In [None]:
import pandas as pd
import time
import warnings
import os
import io

from google.cloud import vision

warnings.filterwarnings('ignore')

In [None]:
client      = vision.ImageAnnotatorClient.from_service_account_file('gcp_key.json')

# image_path  = r'video_frames\7481308222805019947\frame_3.jpg'

# image_paths =  [r'video_frames\7481308222805019947\frame_1.jpg',
#                 r'video_frames\7481308222805019947\frame_2.jpg',
#                 r'video_frames\7481308222805019947\frame_3.jpg',
#                 r'video_frames\7481308222805019947\frame_4.jpg',
#                 r'video_frames\7481308222805019947\frame_5.jpg']




In [None]:
def imagen_analisis (image_path):

    start_time = time.perf_counter()

    with open(image_path,"rb") as image_file:
        content = image_file.read()
    
    image = vision.Image(content=content)


#01 Texto
    response  = client.text_detection(image=image)
    textos    = response.text_annotations

    try:
        text_block = [text.description for text in textos][0].replace("\n"," ")
    except:
        text_block = " "
    
    df_texto = pd.DataFrame({"Texto": [text_block],"Image": [image_path],"Categoria": ["Texto"]})


#02 Objects
    objects = client.object_localization(image=image).localized_object_annotations
    filtered_objects = {obj.name: obj.score for obj in objects if obj.score > 0.65}        
    df_objeto = pd.DataFrame(filtered_objects.items(), columns=['Name', 'Score']).assign(Image=image_path,Categoria = 'Objetos')


#03 Labels
    response = client.label_detection(image=image)
    labels   = response.label_annotations
    filtered_labels = {label.description: label.score for label in labels if label.score > 0.75}
    df_labels = pd.DataFrame(filtered_labels.items(), columns=['Name', 'Score']).assign(Image=image_path,Categoria = 'Etiquetas')


#04 Faces
    response = client.face_detection(image=image)
    faces    = response.face_annotations

    likelihood_name = ("UNKNOWN","VERY_UNLIKELY","UNLIKELY","POSSIBLE","LIKELY","VERY_LIKELY",)

    faces_data = []

    for i, face in enumerate(faces):
        face_info = {
            "Rostro": f"Rostro {i+1}",
            "Detection Confidence": face.detection_confidence,
            "Anger Likelihood": likelihood_name[getattr(face, "anger_likelihood", 0)], 
            "Joy Likelihood": likelihood_name[getattr(face, "joy_likelihood", 0)]
        }
        faces_data.append(face_info)

    df_faces = pd.DataFrame(faces_data)
    df_faces["Image"] = image_path
    df_faces["Categoria"] = "Faces"

##########################
    df_description = pd.concat([df_labels,df_texto,df_objeto])
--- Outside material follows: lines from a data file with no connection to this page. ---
**src/rtl/pci_tgt_pkg.sv**
```systemverilog
`timescale 1ns/1ps
package pci_tgt_pkg;
    localparam int AD_W = 32;
    localparam int BE_W = 4;
    localparam int CFG_IDX_W = 6;

    typedef enum logic [1:0] {
        CC_NONE,
        CC_MEM,
        CC_IO,
        CC_CFG
    } cmd_class_e;

    typedef enum logic [1:0] {
        RK_NONE,
        RK_NORM,
        RK_RETRY,
        RK_ABORT
    } rsp_kind_e;

    typedef enum logic [3:0] {
        ST_IDLE,
        ST_ADDR,
        ST_SKIP,
        ST_CLAIM,
        ST_DATA,
        ST_RETRY,
        ST_ABORT,
        ST_DISC,
        ST_TURN
    } tgt_state_e;
endpackage

```
**src/rtl/pci_tgt_cmd_dec.sv**
```systemverilog
`timescale 1ns/1ps
module pci_tgt_cmd_dec
    import pci_tgt_pkg::*;
(
    input  logic [BE_W-1:0] cmd,
    output cmd_class_e      cls,
    output logic            is_wr
);
    always_comb begin
        cls   = CC_NONE;
        is_wr = 1'b0;
        unique case (cmd)
            4'b0010: cls = CC_IO;
            4'b0011: begin cls = CC_IO;  is_wr = 1'b1; end
            4'b0110: cls = CC_MEM;
            4'b0111: begin cls = CC_MEM; is_wr = 1'b1; end
            4'b1010: cls = CC_CFG;
            4'b1011: begin cls = CC_CFG; is_wr = 1'b1; end
            4'b1100: cls = CC_MEM;                      // read multiple alias
            4'b1110: cls = CC_MEM;                      // read line alias
            4'b1111: begin cls = CC_MEM; is_wr = 1'b1; end // write+invalidate alias
            default: begin cls = CC_NONE; is_wr = 1'b0; end
        endcase
    end
endmodule

```
**src/rtl/pci_tgt_parity.sv**
```systemverilog
`timescale 1ns/1ps
module pci_tgt_parity
    import pci_tgt_pkg::*;
(
    input  logic            clk,
    input  logic            rst_n,
    input  logic [AD_W-1:0] data,
    input  logic [BE_W-1:0] be_n,
    input  logic            drive,
    output logic            par_out,
    output logic            par_oe
);
    always_ff @(posedge clk or negedge rst_n) begin
        if (!rst_n) begin
            par_out <= 1'b0;
            par_oe  <= 1'b0;
        end else begin
            par_out <= ^{data, be_n};
            par_oe  <= drive;
        end
    end


    par_follow_chk: assert property (@(posedge clk) disable iff (!rst_n)
        par_oe |-> $past(drive));
endmodule

```
**src/rtl/pci_tgt_fsm.sv**
```systemverilog
`timescale 1ns/1ps
module pci_tgt_fsm
    import pci_tgt_pkg::*;
(
    input  logic       clk,
    input  logic       rst_n,
    input  logic       frame_n,
    input  logic       irdy_n,
    input  cmd_class_e cls,
    input  logic       cmd_wr,
    input  logic       cfg_ok,
    input  logic       hit_any,
    input  logic       force_retry,
    input  logic       force_abort,
    output logic       trdy_n,
    output logic       stop_n,
    output logic       devsel_n,
    output logic       ctl_oe,
    output logic       ad_oe,
    output logic       abort_flag,
    output logic       addr_edge,
    output logic       rd_issue,
    output logic       xfer_now,
    output logic       rd_load,
    output logic       wr_q,
    output logic       cfg_q
);
    tgt_state_e state, nxt;
    rsp_kind_e  rsp_c, rsp_q;

    always_comb begin
        rsp_c = RK_NONE;
        if (cls == CC_CFG)
            rsp_c = cfg_ok ? RK_NORM : RK_NONE;
        else if (cls != CC_NONE && hit_any)
            rsp_c = force_abort ? RK_ABORT : (force_retry ? RK_RETRY : RK_NORM);
    end

    assign addr_edge = (state == ST_IDLE) && !frame_n;
    assign rd_issue  = addr_edge && (rsp_c == RK_NORM) && !cmd_wr;
    assign xfer_now  = (state == ST_DATA) && !irdy_n;
    assign rd_load   = (state == ST_CLAIM) && (rsp_q == RK_NORM) && !wr_q;

    always_comb begin
        nxt = state;
        unique case (state)
            ST_IDLE:  if (!frame_n) nxt = ST_ADDR;
            ST_ADDR:  nxt = (rsp_q == RK_NONE) ? ST_SKIP : ST_CLAIM;
            ST_SKIP:  if (frame_n && irdy_n) nxt = ST_IDLE;
            ST_CLAIM: nxt = (rsp_q == RK_ABORT) ? ST_ABORT :
                            ((rsp_q == RK_RETRY) ? ST_RETRY : ST_DATA);
            ST_DATA:  if (!irdy_n) nxt = frame_n ? ST_TURN : ST_DISC;
            ST_RETRY, ST_ABORT, ST_DISC: if (frame_n) nxt = ST_TURN;
            ST_TURN:  nxt = ST_IDLE;
            default:  nxt = ST_IDLE;
        endcase
    end

    // state register and transaction latches
    always_ff @(posedge clk or negedge rst_n) begin
        if (!rst_n) begin
            state <= ST_IDLE;
            rsp_q <= RK_NONE;
            wr_q  <= 1'b0;
            cfg_q <= 1'b0;
        end else begin
            state <= nxt;
            if (addr_edge) begin
                rsp_q <= rsp_c;
                wr_q  <= cmd_wr;
                cfg_q <= (cls == CC_CFG);
            end
        end
    end

    // registered bus outputs, decoded from the next state
    always_ff @(posedge clk or negedge rst_n) begin
        if (!rst_n) begin
            trdy_n     <= 1'b1;
            stop_n     <= 1'b1;
            devsel_n   <= 1'b1;
            ctl_oe     <= 1'b0;
            ad_oe      <= 1'b0;
            abort_flag <= 1'b0;
        end else begin
            devsel_n   <= !(nxt inside {ST_CLAIM, ST_DATA, ST_RETRY, ST_DISC});
            trdy_n     <= !(nxt == ST_DATA);
            stop_n     <= !((nxt inside {ST_RETRY, ST_ABORT, ST_DISC}) ||
                            (nxt == ST_DATA && !frame_n));
            ctl_oe     <= !(nxt inside {ST_IDLE, ST_ADDR, ST_SKIP});
            ad_oe      <= (nxt == ST_DATA) && !wr_q;
            abort_flag <= (nxt == ST_ABORT) && (state != ST_ABORT);
        end
    end


    medium_decode_chk: assert property (@(posedge clk) disable iff (!rst_n)
        $fell(devsel_n) |-> $past(!frame_n, 2));

    single_phase_chk: assert property (@(posedge clk) disable iff (!rst_n)
        (!trdy_n && !irdy_n) |=> trdy_n);

    turn_release_chk: assert property (@(posedge clk) disable iff (!rst_n)
        $fell(ctl_oe) |-> $past(trdy_n && stop_n && devsel_n));

    abort_shape_chk: assert property (@(posedge clk) disable iff (!rst_n)
        abort_flag |=> !stop_n || $past(frame_n));
endmodule

```
**src/rtl/pci_tgt_ctrl.sv**
```systemverilog
`timescale 1ns/1ps
module pci_tgt_ctrl
    import pci_tgt_pkg::*;
#(
    parameter int NWIN = 6
) (
    input  logic                 clk,
    input  logic                 rst_n,
    input  logic [AD_W-1:0]      ad_in,
    input  logic [BE_W-1:0]      cbe_n,
    input  logic                 frame_n,
    input  logic                 irdy_n,
    input  logic                 idsel,
    input  logic [NWIN-1:0]      win_hit,
    input  logic                 force_retry,
    input  logic                 force_abort,
    output logic [AD_W-1:0]      ad_out,
    output logic                 ad_oe,
    output logic                 par_out,
    output logic                 par_oe,
    output logic                 trdy_n,
    output logic                 stop_n,
    output logic                 devsel_n,
    output logic                 ctl_oe,
    output logic [AD_W-1:0]      loc_addr,
    output logic [NWIN-1:0]      loc_wr,
    output logic [NWIN-1:0]      loc_rd,
    output logic [AD_W-1:0]      loc_wdata,
    output logic [BE_W-1:0]      loc_be,
    input  logic [NWIN*AD_W-1:0] loc_rdata,
    output logic                 cfg_wr,
    output logic                 cfg_rd,
    output logic [CFG_IDX_W-1:0] cfg_index,
    input  logic [AD_W-1:0]      cfg_rdata,
    output logic                 abort_flag
);
    localparam int IDXW = (NWIN > 1) ? $clog2(NWIN) : 1;

    cmd_class_e      cls;
    logic            cmd_wr, cfg_ok, hit_any;
    logic            addr_edge, rd_issue, xfer_now, rd_load, wr_q, cfg_q;
    logic [IDXW-1:0] idx_c, idx_q;
    logic [AD_W-1:0] addr_q;
    logic [AD_W-1:0] rd_bank [NWIN];

    generate
        for (genvar g = 0; g < NWIN; g++) begin : g_bank
            assign rd_bank[g] = loc_rdata[g*AD_W +: AD_W];
        end
    endgenerate

    always_comb begin
        idx_c = '0;
        for (int i = NWIN - 1; i >= 0; i--)
            if (win_hit[i]) idx_c = IDXW'(i);
    end

    assign hit_any   = |win_hit;
    assign cfg_ok    = idsel && (ad_in[1:0] == 2'b00) && (ad_in[10:8] == 3'b000);
    assign loc_addr  = addr_q;
    assign cfg_index = addr_q[7:2];

    pci_tgt_cmd_dec i_dec (
        .cmd   (cbe_n),
        .cls   (cls),
        .is_wr (cmd_wr)
    );

    pci_tgt_fsm i_fsm (
        .clk         (clk),
        .rst_n       (rst_n),
        .frame_n     (frame_n),
        .irdy_n      (irdy_n),
        .cls         (cls),
        .cmd_wr      (cmd_wr),
        .cfg_ok      (cfg_ok),
        .hit_any     (hit_any),
        .force_retry (force_retry),
        .force_abort (force_abort),
        .trdy_n      (trdy_n),
        .stop_n      (stop_n),
        .devsel_n    (devsel_n),
        .ctl_oe      (ctl_oe),
        .ad_oe       (ad_oe),
        .abort_flag  (abort_flag),
        .addr_edge   (addr_edge),
        .rd_issue    (rd_issue),
        .xfer_now    (xfer_now),
        .rd_load     (rd_load),
        .wr_q        (wr_q),
        .cfg_q       (cfg_q)
    );

    pci_tgt_parity i_par (
        .clk     (clk),
        .rst_n   (rst_n),
        .data    (ad_out),
        .be_n    (cbe_n),
        .drive   (ad_oe),
        .par_out (par_out),
        .par_oe  (par_oe)
    );

    always_ff @(posedge clk or negedge rst_n) begin
        if (!rst_n) begin
            addr_q    <= '0;
            idx_q     <= '0;
            ad_out    <= '0;
            loc_wr    <= '0;
            loc_rd    <= '0;
            cfg_wr    <= 1'b0;
            cfg_rd    <= 1'b0;
            loc_wdata <= '0;
            loc_be    <= '0;
        end else begin
            loc_wr <= '0;
            loc_rd <= '0;
            cfg_wr <= 1'b0;
            cfg_rd <= 1'b0;
            if (addr_edge) begin
                addr_q <= ad_in;
                idx_q  <= idx_c;
            end
            if (rd_issue) begin
                if (cls == CC_CFG) cfg_rd <= 1'b1;
                else               loc_rd <= NWIN'(1) << idx_c;
            end
            if (rd_load)
                ad_out <= cfg_q ? cfg_rdata : rd_bank[idx_q];
            if (xfer_now && wr_q) begin
                if (cfg_q) cfg_wr <= 1'b1;
                else       loc_wr <= NWIN'(1) << idx_q;
                loc_wdata <= ad_in;
                loc_be    <= ~cbe_n;
            end
        end
    end


    strobe_after_xfer_chk: assert property (@(posedge clk) disable iff (!rst_n)
        (|loc_wr || cfg_wr) |-> $past(!irdy_n && !trdy_n));

    strobe_onehot_chk: assert property (@(posedge clk) disable iff (!rst_n)
        $onehot0({loc_wr, loc_rd, cfg_wr, cfg_rd}));

    retry_nowrite_chk: assert property (@(posedge clk) disable iff (!rst_n)
        (!stop_n && trdy_n && !devsel_n && !$past(!trdy_n)) |=> (loc_wr == '0) && !cfg_wr);
endmodule

```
    end_time = time.perf_counter()
    execution_time = end_time - start_time
    print(f"Tiempo de ejecución: {execution_time:.4f} segundos")
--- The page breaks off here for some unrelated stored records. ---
===== src/rtl/irg_pkg.sv =====
package irg_pkg;

    typedef enum logic [1:0] {
        AUTH_IDLE,
        AUTH_ARM,
        AUTH_HOLD,
        AUTH_FIRE
    } auth_state_t;

endpackage


===== src/rtl/irg_pin_sync.sv =====
module irg_pin_sync #(
    parameter int STAGES = 2
) (
    input  logic clk,
    input  logic pin_n,
    output logic pin_ok
);

    logic [STAGES-1:0] sync_q;

    // Clear at once on the pin, release through the stages on the clock
    always_ff @(posedge clk or negedge pin_n) begin
        if (!pin_n) begin
            sync_q <= '0;
        end else begin
            sync_q <= {sync_q[STAGES-2:0], 1'b1};
        end
    end

    assign pin_ok = sync_q[STAGES-1];

endmodule


===== src/rtl/irg_divider.sv =====
module irg_divider #(
    parameter int DIV_W = 15
) (
    input  logic clk,
    input  logic pin_n,
    input  logic run,
    output logic tap_slow,
    output logic tap_fast
);

    localparam logic [DIV_W-1:0] ONE = DIV_W'(1);

    logic [DIV_W-1:0] cnt_q;

    always_ff @(posedge clk or negedge pin_n) begin
        if (!pin_n) begin
            cnt_q <= '0;
        end else if (!run) begin
            cnt_q <= '0;
        end else begin
            cnt_q <= cnt_q + ONE;
        end
    end

    assign tap_fast = cnt_q[DIV_W-2];
    assign tap_slow = cnt_q[DIV_W-1];

    AST_DIV_HELD: assert property (@(posedge clk) disable iff (!pin_n)
        !run |=> (cnt_q == '0));

    AST_DIV_STEP: assert property (@(posedge clk) disable iff (!pin_n)
        run |=> (cnt_q == $past(cnt_q) + ONE));

endmodule


===== src/rtl/irg_chord_qual.sv =====
module irg_chord_qual
    import irg_pkg::*;
#(
    parameter int N_KEYS = 4,
    parameter int NF     = 4
) (
    input  logic              clk,
    input  logic              pin_n,
    input  logic [N_KEYS-1:0] key_i,
    input  logic              chord_en,
    input  logic              tap_slow,
    output logic              auth
);

    localparam int          FW       = $clog2(NF + 1);
    localparam logic [FW-1:0] FLT_MAX = FW'(NF);
    localparam logic [FW-1:0] FLT_ONE = FW'(1);

    logic          keys_low;
    logic [FW-1:0] flt_q;
    logic          filt;
    logic          slow_d_q;
    logic          slow_rise;
    auth_state_t   state_q, state_d;

    assign keys_low  = chord_en && (key_i == '0);
    assign filt      = (flt_q == FLT_MAX);
    assign slow_rise = tap_slow && !slow_d_q;

    // Noise filter: saturating count of consecutive chord edges
    always_ff @(posedge clk or negedge pin_n) begin
        if (!pin_n) begin
            flt_q    <= '0;
            slow_d_q <= 1'b0;
        end else begin
            slow_d_q <= tap_slow;
            if (!keys_low) begin
                flt_q <= '0;
            end else if (!filt) begin
                flt_q <= flt_q + FLT_ONE;
            end
        end
    end

    // State register
    always_ff @(posedge clk or negedge pin_n) begin
        if (!pin_n) begin
            state_q <= AUTH_IDLE;
        end else begin
            state_q <= state_d;
        end
    end

    // Next-state logic
    always_comb begin
        state_d = state_q;
        unique case (state_q)
            AUTH_IDLE,
            AUTH_ARM:  state_d = slow_rise ? AUTH_HOLD : AUTH_ARM;
            AUTH_HOLD: state_d = slow_rise ? AUTH_FIRE : AUTH_HOLD;
            AUTH_FIRE: state_d = AUTH_FIRE;
        endcase
        if (!filt) begin
            state_d = AUTH_IDLE;
        end
    end

    // Outputs
    always_comb begin
        auth = (state_q == AUTH_FIRE);
    end

    AST_FILT_NEEDS_CHORD: assert property (@(posedge clk) disable iff (!pin_n)
        filt |-> $past(keys_low));

    AST_FIRE_NEEDS_FILT: assert property (@(posedge clk) disable iff (!pin_n)
        auth |-> $past(filt));

    AST_DROP_TO_IDLE: assert property (@(posedge clk) disable iff (!pin_n)
        !filt |=> (state_q == AUTH_IDLE));

    AST_NO_CHORD_DISABLED: assert property (@(posedge clk) disable iff (!pin_n)
        !chord_en |=> !filt);

endmodule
    return df_faces,df_description

In [None]:
# EJECUCION DE LA FUNCION PRINCIPAL / LOOP EN LOS FRAMES DENTRO DE CADA UNA DE SUS CARPETAS

import os
import glob

# Carpeta principal
base_folder = "video_frames"

# Iterar sobre cada subcarpeta dentro de 'video_frames'
start_time = time.perf_counter()


for subfolder in os.listdir(base_folder):
    subfolder_path = os.path.join(base_folder, subfolder)
    
    # Verificar si es un directorio
    if os.path.isdir(subfolder_path):
        # Buscar archivos .jpg dentro de la subcarpeta
        image_files = sorted(glob.glob(os.path.join(subfolder_path, "frame_*.jpg")))


        ruta_carpeta = r'video_results'

        # Procesar las imágenes
        faces_images = pd.DataFrame() 
        descr_images = pd.DataFrame()

        for image_path in image_files:
            nombre_base = os.path.basename(os.path.dirname(image_path))
            img_faces,img_descrip =  imagen_analisis(image_path=image_path)        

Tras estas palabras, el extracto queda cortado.